Giova puntualizzare la distribuzione della competenza in materia di misure di sicurezza. A norma dell’art. 312 CPP in relazione all’art. 279 CPP, in sede cautelare, l’applicazione provvisoria delle misure di sicurezza nei confronti dell’infermo di mente e delle altre persone indicate nell’art. 206, che siano riconosciute socialmente pericolose ai sensi dell’art. 203, compete, su richiesta del PM, in qualunque stato e grado del procedimento di cognizione, al giudice che procede, quando sussistono gravi indizi di commissione del fatto e non ricorrono le condizioni previste dall’art. 273, comma 2, CPP. A norma dell’art. 205, in sede di giudizio, le misure di sicurezza sono ordinate dal giudice nella stessa sentenza di condanna o di proscioglimento, ricorrendone le condizioni specificate nell’art. 202: commissione di un fatto preveduto dalla legge come reato e attuale pericolosità sociale, intesa come probabilità di commissione di nuovi fatti preveduti dalla legge come reati, da accertare, a norma dell’art. 203, secondo il canone dell’attualità, alla luce delle circostanze indicate nell’art. 133. Una volta divenuta irrevocabile la sentenza di condanna o di proscioglimento e negli altri casi stabiliti dalla legge (dichiarazione di abitualità, professionalità o tendenza a delinquere ed estinzione della pena), la competenza a ordinare le misure di sicurezza è attribuita, in via esclusiva, al magistrato di sorveglianza, su richiesta del PM o di ufficio, a norma dell’art. 679 CPP, in relazione all’art. 205, comma 2. La competenza del magistrato di sorveglianza nei casi predetti e, segnatamente, dopo la definizione del processo di cognizione con sentenza irrevocabile, ha carattere funzionale e, come tale, in caso di violazione, è sempre rilevabile, anche di ufficio, a norma dell’art. 21, comma 1, CPP (Sez. 1, 3645/2018).
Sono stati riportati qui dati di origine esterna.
## src/rtl/pc_update_unit.sv

```systemverilog
// PC update unit: owns the architectural PC, resolves the next PC from EXU control info
// and alternates between issuing a fetch request and waiting for the resolved result.
module pc_update_unit #(
    parameter int unsigned          ADDR_WIDTH = 32,
    parameter int unsigned          DATA_WIDTH = 32,
    parameter logic [ADDR_WIDTH-1:0] RESET_PC  = 32'h8000_0000,
    parameter int unsigned          CNT_WIDTH  = 32
) (
    input  logic                  clk,
    input  logic                  rst,
    output logic [ADDR_WIDTH-1:0] pc,
    output logic                  pc_valid,
    input  logic                  ifu_ready,
    input  logic                  exu_valid,
    output logic                  exu_ready,
    input  logic [1:0]            pc_sel,
    input  logic [DATA_WIDTH-1:0] imm,
    input  logic [DATA_WIDTH-1:0] rs1,
    input  logic [ADDR_WIDTH-1:0] trap_target,
    output logic                  misalign_err,
    output logic [CNT_WIDTH-1:0]  retire_cnt
);

    localparam logic [0:0] S_ISSUE = 1'b0;
    localparam logic [0:0] S_WAIT  = 1'b1;

    localparam logic [1:0] SEL_SEQ  = 2'b00;
    localparam logic [1:0] SEL_BR   = 2'b01;
    localparam logic [1:0] SEL_JALR = 2'b10;
    localparam logic [1:0] SEL_TRAP = 2'b11;

    // Trap-vector selections are taken as-is; only computed targets are alignment-checked.
    function automatic logic is_misaligned(input logic [1:0] sel, input logic [ADDR_WIDTH-1:0] target);
        is_misaligned = (sel != SEL_TRAP) && target[1];
    endfunction

    logic [0:0]            state_r;
    logic [ADDR_WIDTH-1:0] pc_r;
    logic                  pc_valid_r;
    logic                  exu_ready_r;
    logic                  misalign_r;
    logic [CNT_WIDTH-1:0]  retire_cnt_r;

    logic [ADDR_WIDTH-1:0] target_s;
    logic [ADDR_WIDTH-1:0] next_pc_s;
    logic                  misalign_s;
    logic                  ifu_hs_s;
    logic                  exu_hs_s;

    assign ifu_hs_s = pc_valid_r && ifu_ready;
    assign exu_hs_s = exu_ready_r && exu_valid;

    // Resolve the control-flow target and redirect misaligned ones to the trap vector.
    always_comb begin
        target_s = pc_r + ADDR_WIDTH'(4);
        case (pc_sel)
            SEL_SEQ:  target_s = pc_r + ADDR_WIDTH'(4);
            SEL_BR:   target_s = pc_r + ADDR_WIDTH'(imm);
            SEL_JALR: target_s = (ADDR_WIDTH'(rs1) + ADDR_WIDTH'(imm)) & ~ADDR_WIDTH'(1);
            SEL_TRAP: target_s = trap_target;
            default:  target_s = trap_target;
        endcase
        misalign_s = is_misaligned(pc_sel, target_s);
        if (misalign_s) begin
            next_pc_s = trap_target;
        end else begin
            next_pc_s = target_s;
        end
    end

    // Handshake FSM with registered request/ready flags, PC, error pulse and retire counter.
    always_ff @(posedge clk) begin
        if (rst) begin
            state_r      <= S_ISSUE;
            pc_r         <= RESET_PC;
            pc_valid_r   <= 1'b0;
            exu_ready_r  <= 1'b0;
            misalign_r   <= 1'b0;
            retire_cnt_r <= '0;
        end else begin
            misalign_r <= 1'b0;
            case (state_r)
                S_ISSUE: begin
                    if (ifu_hs_s) begin
                        state_r     <= S_WAIT;
                        pc_valid_r  <= 1'b0;
                        exu_ready_r <= 1'b1;
                    end else begin
                        pc_valid_r  <= 1'b1;
                        exu_ready_r <= 1'b0;
                    end
                end
                S_WAIT: begin
                    if (exu_hs_s) begin
                        state_r      <= S_ISSUE;
                        pc_r         <= next_pc_s;
                        pc_valid_r   <= 1'b1;
                        exu_ready_r  <= 1'b0;
                        misalign_r   <= misalign_s;
                        retire_cnt_r <= retire_cnt_r + CNT_WIDTH'(1);
                    end else begin
                        pc_valid_r  <= 1'b0;
                        exu_ready_r <= 1'b1;
                    end
                end
                default: begin
                    state_r     <= S_ISSUE;
                    pc_valid_r  <= 1'b0;
                    exu_ready_r <= 1'b0;
                end
            endcase
        end
    end

    assign pc           = pc_r;
    assign pc_valid     = pc_valid_r;
    assign exu_ready    = exu_ready_r;
    assign misalign_err = misalign_r;
    assign retire_cnt   = retire_cnt_r;

endmodule

```

## config.mk

```make
export PLATFORM = sky130hd
export DESIGN_NAME = pc_update_unit
export DESIGN_NICKNAME = d
export VERILOG_FILES = /design/src/rtl/pc_update_unit.sv
export SDC_FILE = /design/constraint.sdc
export NUM_CORES = 1
export LEC_CHECK = 0
export CORE_ASPECT_RATIO = 1.2
export CORE_MARGIN = 2
export CORE_UTILIZATION = 40
export DETAILED_ROUTE_END_ITERATION = 10
export PLACE_DENSITY = 0.62
export SETUP_SLACK_MARGIN = 0.05
export SLEW_MARGIN = 10
export SYNTH_ARGS = -nofsm -noshare
export SYNTH_HDL_FRONTEND = slang
export SYNTH_SLANG_ARGS = --single-unit
```

## constraint.sdc

```tcl
create_clock -name clk -period 4.1 [get_ports clk]
set_input_delay 0.41 -clock clk [delete_from_list [all_inputs] [get_ports clk]]
set_output_delay 0.41 -clock clk [all_outputs]
set_load 0.03 [all_outputs]
```

Word-level counts from Yosys, hierarchy flattened --
Cells that the tools add are included.
Storage, ports and cells: register bits after elaboration 67, input bits 102, output and inout bits 67, word-level logic and storage cells 29
Operators by class: add/subtract/negate cells 4, eq/ne operators 4, mux-type cells 8, bitwise operators 2, reductions and logical operators 6
Operators by type and width (number):
- $pmux 32 s4 | 1
- $add 32x32->32 | 2
- $add 32x1->32 const B | 1
- $add 32x3->32 const B | 1
- $mux 32 | 1
- $eq 2x2->1 const B | 2
- $mux 1 | 4
- $pmux 1 s2 | 2
- $logic_and 1x1->1 | 3
- $reduce_or 3->1 | 1
- $eq 2x1->1 const B | 1
- $logic_not 2->1 | 1
- $ne 2x2->1 const B | 1
- $not 1->1 | 2
- $reduce_and 2->1 | 1

Longest topological paths before layout --
depth after elaboration 4, depth in mapped cells 12, gate-level depth less buffers 12

Least setup slack after synthesis --
OpenSTA, ideal clock, no wires.
path kind register to register, start point reg pc_r[6] (netlist: pc[6]), end point reg pc_r[31] (netlist: pc[31]), data arrival time 2.951 ns, required time 3.976 ns, setup slack 1.024 ns, cell stages (with the launch flop) 11, clock period less this slack 3.076 ns, path through dfxtp_1 -> ha_1 -> a2111oi_4 -> o21ai_2 -> a41oi_2 -> a22oi_2 -> a311oi_4 -> o31ai_2 -> a221oi_2 -> a31oi_1 -> a2111o_1
On the way: cells in the longest elaborated chain, start to end 3
RTL lines:
- from (decl) | line 38 | logic [ADDR_WIDTH-1:0] pc_r;
- from (signal assigned) | line 96 | pc_r <= next_pc_s;
- $add 32x32->32 or $add 32x3->32 (tied branches) | line 58, 57
- $pmux 32 s4 (*) | line 56 | case (pc_sel)
- $mux 32 (*) | line 64 | if (misalign_s) begin
Mark *: on every way between the ends. The rest lies on a longest branch, timed or not. A chain may end at the register's enable or synchronous reset.

Worst setup path in the final report --
start point in imm[2], end point reg pc_r[27] (netlist: pc[27])
On the way: cells in the longest elaborated chain, start to end 3
RTL lines:
- from (decl) | line 17 | input logic [DATA_WIDTH-1:0] imm,
- $add 32x32->32 (on tied branches) | line 59, 58
- $pmux 32 s4 (*) | line 56
- $mux 32 (*) | line 64
Marks and branches as above.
Agli effetti penali la pericolosità sociale rilevante ai fini dell’applicazione di una misura di sicurezza consiste nel pericolo di commissione di nuovi reati deve essere valutata autonomamente dal giudice che deve tener conto dei rilievi peritali sulla personalità, sugli effettivi problemi psichiatrici e sulla capacità criminale dell’imputato, nonché sulla base di ogni altro parametro desumibile dall’art. 133 c.p. L’inottemperanza al provvedimento di espulsione adottato dal Prefetto non è automaticamente rilevante ai fini della prognosi richiesta dall’art. 203, comma 1, c.p., posto che è suscettibile di integrare il reato previsto dall’art. 14, comma 5-ter, d.lgs. n. 286 del 1998 - punito con la multa da 6.000 a 15.000 Euro - soltanto nel caso, delineato dall’art. 13, comma 5, d.lgs. n. 286 del 1998, in cui lo straniero abbia violato l’intimazione rivoltagli dal Prefetto di lasciare volontariamente il territorio nazionale, entro il termine stabilito (Sez. 5, 23101/2020).